Ask your pharmacist if you have questions about whether a specific supplement or OTC medication is safe to take during IV therapy. Pharmacists are the drug interaction experts on your team.


Pump Rate and Settings

Your infusion pump is programmed by your nurse with specific rate settings. These are based on your prescribed medication and your clinical assessment.

You should not adjust the pump rate yourself unless you have been specifically trained to do so for your home infusion (e.g., a gravity drip that you have been taught to adjust for infusion completion).

However, you should alert your nurse if:

  • The rate displayed on the pump does not match what you have been told to expect
  • The pump appears to have restarted from a different rate after an alarm
  • The infusion appears to be running faster or slower than usual (very full bags emptying unusually fast, or very slow drip visible in the drip chamber)
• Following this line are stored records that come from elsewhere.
**config.mk**
```make
export PLATFORM = sky130hd
export DESIGN_NAME = sbox_lane_pipe_flat
export DESIGN_NICKNAME = d
export VERILOG_FILES = /design/src/rtl/sbox_lane_pipe_if.sv /design/src/rtl/sbox_lane_pipe.sv /design/src/flat_wrapper.sv
export SDC_FILE = /design/constraint.sdc
export NUM_CORES = 1
export LEC_CHECK = 0
export BUFFER_PORTS_ARGS = -buffer_cell sky130_fd_sc_hd__buf_2
export CAP_MARGIN = 0
export CORE_MARGIN = 2
export CORE_UTILIZATION = 60
export CTS_BUF_LIST = sky130_fd_sc_hd__clkbuf_8
export DETAILED_ROUTE_END_ITERATION = 7
export GPL_ROUTABILITY_DRIVEN = 0
export HOLD_SLACK_MARGIN = 0.02
export PLACE_DENSITY = 0.75
export SLEW_MARGIN = 20
export SYNTH_ARGS = -nofsm -noshare
export SYNTH_HDL_FRONTEND = slang
export SYNTH_SLANG_ARGS = --single-unit
```
**constraint.sdc**
```tcl
create_clock -name clk -period 3.5 [get_ports clk]
set_input_delay 0.175 -clock clk [delete_from_list [all_inputs] [get_ports clk]]
set_output_delay 0.175 -clock clk [all_outputs]
set_load 0.02 [all_outputs]
```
Speaking Up: It Is Always Appropriate

Patients sometimes feel reluctant to speak up about medication concerns because they do not want to seem difficult, uninformed, or like they are questioning a professional’s competence. Please consider:

  • Medication errors happen even in excellent hospitals and to excellent nurses — not because of incompetence, but because healthcare is complex, busy, and human
  • Every patient safety initiative in modern healthcare explicitly asks patients to speak up
  • A nurse who is confident and performing correctly will welcome your confirmation checks — they see it as shared safety vigilance, not criticism
  • An error caught before administration is a near-miss; an error that reaches the patient is an adverse event. Your question at the right moment can be the difference

You are entitled to know what goes into your body, when, why, and in what dose. Every time, without exception.



This guide is for educational purposes. Active patient participation in medication safety is encouraged by every major healthcare safety organization, including The Joint Commission, Institute for Safe Medication Practices (ISMP), and the World Health Organization.